What to work on: List every line in this data where the string "multi" occurs.

(Collected data)
*** Begin section ***

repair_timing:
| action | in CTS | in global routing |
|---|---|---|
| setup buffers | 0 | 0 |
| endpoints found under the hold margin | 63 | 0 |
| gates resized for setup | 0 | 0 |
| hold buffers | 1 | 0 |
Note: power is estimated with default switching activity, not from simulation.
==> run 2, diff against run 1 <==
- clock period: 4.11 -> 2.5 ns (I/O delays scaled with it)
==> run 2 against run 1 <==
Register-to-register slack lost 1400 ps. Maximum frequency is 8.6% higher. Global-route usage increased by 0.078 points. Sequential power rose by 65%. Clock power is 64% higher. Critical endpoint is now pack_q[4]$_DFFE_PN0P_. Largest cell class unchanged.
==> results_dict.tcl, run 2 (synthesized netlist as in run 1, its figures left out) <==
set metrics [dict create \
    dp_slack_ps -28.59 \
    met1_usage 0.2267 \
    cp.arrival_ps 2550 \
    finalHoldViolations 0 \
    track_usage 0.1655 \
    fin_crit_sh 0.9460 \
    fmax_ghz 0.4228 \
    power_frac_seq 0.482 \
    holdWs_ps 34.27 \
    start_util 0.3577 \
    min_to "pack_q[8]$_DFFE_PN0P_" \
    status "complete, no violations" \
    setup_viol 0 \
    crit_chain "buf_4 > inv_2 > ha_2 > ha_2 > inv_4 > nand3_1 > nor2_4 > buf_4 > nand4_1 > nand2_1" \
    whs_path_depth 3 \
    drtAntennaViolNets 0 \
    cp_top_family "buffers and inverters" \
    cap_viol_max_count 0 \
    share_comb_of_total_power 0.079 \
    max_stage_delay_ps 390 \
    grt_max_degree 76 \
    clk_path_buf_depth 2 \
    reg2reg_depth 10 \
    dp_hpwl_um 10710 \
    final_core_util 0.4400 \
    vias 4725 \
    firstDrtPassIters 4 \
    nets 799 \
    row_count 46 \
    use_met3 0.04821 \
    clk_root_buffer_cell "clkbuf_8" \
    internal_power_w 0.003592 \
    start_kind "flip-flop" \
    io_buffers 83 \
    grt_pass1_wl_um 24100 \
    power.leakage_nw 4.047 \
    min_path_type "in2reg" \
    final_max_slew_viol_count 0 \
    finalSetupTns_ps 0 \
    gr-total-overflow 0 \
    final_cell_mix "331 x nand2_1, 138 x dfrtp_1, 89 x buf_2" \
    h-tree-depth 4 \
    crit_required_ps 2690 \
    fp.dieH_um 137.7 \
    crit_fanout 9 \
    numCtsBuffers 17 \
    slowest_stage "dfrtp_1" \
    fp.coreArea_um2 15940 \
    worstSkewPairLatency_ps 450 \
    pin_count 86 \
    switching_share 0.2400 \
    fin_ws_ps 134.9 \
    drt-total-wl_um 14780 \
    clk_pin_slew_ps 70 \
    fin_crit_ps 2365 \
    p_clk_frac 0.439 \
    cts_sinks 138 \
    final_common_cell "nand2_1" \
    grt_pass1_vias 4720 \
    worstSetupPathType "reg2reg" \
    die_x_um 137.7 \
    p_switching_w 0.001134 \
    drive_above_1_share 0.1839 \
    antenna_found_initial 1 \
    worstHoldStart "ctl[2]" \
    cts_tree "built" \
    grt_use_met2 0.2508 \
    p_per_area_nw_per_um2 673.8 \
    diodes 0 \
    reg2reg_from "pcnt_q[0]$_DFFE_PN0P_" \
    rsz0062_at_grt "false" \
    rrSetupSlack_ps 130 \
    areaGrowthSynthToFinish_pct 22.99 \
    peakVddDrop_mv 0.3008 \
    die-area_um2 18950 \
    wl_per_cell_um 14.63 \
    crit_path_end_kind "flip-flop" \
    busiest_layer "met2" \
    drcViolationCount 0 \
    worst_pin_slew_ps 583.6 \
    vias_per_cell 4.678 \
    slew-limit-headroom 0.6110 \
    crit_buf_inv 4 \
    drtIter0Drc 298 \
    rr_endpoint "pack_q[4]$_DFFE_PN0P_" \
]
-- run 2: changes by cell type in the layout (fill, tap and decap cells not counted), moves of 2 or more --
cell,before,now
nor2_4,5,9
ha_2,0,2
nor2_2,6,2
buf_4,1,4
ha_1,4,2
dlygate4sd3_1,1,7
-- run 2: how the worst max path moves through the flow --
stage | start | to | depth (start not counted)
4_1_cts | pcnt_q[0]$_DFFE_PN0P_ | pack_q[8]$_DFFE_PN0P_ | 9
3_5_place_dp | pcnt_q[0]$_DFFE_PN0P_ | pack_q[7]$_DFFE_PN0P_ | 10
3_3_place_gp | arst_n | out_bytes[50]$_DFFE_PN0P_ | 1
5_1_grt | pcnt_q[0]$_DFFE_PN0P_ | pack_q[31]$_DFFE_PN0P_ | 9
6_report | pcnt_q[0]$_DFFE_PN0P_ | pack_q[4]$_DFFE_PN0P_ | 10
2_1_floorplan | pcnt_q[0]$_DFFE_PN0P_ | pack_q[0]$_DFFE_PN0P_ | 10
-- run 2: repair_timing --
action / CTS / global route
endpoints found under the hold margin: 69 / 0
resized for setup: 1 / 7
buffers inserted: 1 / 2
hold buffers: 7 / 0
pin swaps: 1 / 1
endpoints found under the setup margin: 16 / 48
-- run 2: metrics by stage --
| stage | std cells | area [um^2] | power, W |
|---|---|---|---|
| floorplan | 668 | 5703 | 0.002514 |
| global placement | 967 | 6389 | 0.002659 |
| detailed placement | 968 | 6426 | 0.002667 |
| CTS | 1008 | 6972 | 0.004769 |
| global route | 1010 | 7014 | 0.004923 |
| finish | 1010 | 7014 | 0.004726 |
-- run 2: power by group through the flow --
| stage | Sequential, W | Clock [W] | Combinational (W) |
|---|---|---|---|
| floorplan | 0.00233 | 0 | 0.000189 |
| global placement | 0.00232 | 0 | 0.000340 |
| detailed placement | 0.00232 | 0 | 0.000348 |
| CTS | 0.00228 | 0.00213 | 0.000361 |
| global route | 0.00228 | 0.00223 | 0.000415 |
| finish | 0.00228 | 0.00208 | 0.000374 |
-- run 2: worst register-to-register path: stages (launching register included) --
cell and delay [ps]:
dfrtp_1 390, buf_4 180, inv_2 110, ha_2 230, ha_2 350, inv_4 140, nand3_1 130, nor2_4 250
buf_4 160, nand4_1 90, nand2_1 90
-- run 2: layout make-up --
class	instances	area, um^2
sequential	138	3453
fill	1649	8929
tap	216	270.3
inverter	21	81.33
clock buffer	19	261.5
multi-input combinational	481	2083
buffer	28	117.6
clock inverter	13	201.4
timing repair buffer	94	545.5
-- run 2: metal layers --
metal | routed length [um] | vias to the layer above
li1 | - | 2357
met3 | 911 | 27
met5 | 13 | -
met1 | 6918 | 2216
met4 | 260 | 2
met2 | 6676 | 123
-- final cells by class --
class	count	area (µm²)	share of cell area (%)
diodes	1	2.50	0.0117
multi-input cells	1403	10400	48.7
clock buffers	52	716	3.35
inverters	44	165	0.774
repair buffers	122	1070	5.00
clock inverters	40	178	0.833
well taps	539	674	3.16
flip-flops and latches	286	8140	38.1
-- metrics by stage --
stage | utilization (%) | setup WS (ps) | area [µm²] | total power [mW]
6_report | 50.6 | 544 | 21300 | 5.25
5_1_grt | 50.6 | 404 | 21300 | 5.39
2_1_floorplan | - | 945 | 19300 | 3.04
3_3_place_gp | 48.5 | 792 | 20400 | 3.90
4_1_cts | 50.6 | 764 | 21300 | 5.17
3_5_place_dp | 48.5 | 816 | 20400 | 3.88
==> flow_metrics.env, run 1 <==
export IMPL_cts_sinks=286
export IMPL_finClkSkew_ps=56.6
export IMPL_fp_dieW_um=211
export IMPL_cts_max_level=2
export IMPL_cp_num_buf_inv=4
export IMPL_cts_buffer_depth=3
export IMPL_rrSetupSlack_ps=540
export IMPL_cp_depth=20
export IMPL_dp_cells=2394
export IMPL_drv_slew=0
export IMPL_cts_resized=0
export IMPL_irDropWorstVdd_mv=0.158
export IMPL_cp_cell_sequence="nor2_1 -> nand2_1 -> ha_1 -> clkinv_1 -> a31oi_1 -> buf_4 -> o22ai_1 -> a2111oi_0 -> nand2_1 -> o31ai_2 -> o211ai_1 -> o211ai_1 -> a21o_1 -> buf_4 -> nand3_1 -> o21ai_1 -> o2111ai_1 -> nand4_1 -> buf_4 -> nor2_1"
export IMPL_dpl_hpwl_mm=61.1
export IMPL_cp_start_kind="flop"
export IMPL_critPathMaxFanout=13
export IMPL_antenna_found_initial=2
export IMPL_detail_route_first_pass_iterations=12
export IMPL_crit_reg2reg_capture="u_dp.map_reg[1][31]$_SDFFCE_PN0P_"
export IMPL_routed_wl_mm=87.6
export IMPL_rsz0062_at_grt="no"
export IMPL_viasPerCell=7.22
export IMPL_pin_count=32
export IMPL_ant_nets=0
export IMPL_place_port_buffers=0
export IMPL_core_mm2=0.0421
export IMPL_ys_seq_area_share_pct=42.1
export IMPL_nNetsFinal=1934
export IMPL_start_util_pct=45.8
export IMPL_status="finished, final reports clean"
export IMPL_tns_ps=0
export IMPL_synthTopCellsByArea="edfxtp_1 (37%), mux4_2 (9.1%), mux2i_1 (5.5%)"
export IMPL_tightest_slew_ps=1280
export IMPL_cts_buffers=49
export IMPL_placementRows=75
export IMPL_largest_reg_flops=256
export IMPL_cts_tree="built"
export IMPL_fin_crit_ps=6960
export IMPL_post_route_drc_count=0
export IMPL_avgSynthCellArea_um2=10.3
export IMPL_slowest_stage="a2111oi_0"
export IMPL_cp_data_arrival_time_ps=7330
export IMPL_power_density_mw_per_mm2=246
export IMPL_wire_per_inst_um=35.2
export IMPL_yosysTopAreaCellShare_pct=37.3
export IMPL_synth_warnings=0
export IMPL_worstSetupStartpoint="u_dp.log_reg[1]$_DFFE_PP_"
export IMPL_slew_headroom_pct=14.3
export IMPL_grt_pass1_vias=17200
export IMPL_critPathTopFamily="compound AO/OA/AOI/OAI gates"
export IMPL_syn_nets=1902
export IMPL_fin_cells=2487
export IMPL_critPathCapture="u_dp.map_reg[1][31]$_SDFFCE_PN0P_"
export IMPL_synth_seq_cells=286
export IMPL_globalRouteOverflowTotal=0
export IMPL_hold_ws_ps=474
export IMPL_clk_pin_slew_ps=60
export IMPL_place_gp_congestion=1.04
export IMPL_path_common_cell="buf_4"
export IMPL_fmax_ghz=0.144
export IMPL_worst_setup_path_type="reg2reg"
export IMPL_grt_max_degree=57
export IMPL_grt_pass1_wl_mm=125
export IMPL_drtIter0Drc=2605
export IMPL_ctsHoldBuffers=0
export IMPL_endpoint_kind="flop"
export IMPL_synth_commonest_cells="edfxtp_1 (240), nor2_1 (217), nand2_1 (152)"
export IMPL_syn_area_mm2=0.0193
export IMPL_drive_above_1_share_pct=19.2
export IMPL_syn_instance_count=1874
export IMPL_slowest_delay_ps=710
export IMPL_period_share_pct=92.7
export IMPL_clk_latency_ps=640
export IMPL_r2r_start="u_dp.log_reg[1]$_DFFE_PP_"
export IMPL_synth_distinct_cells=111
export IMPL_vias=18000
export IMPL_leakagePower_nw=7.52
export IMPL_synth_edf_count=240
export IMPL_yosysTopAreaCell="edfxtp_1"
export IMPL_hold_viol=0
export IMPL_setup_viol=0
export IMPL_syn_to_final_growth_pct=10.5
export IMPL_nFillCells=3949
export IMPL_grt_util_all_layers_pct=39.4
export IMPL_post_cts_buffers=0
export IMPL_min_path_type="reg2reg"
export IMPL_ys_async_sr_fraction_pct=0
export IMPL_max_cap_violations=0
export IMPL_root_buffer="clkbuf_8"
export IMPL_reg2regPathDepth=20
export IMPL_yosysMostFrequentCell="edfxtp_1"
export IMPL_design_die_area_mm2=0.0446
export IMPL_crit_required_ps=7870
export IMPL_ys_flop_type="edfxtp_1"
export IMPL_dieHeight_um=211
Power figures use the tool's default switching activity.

*** End section ***

Answer area:
multi-input combinational	481	2083
multi-input cells	1403	10400	48.7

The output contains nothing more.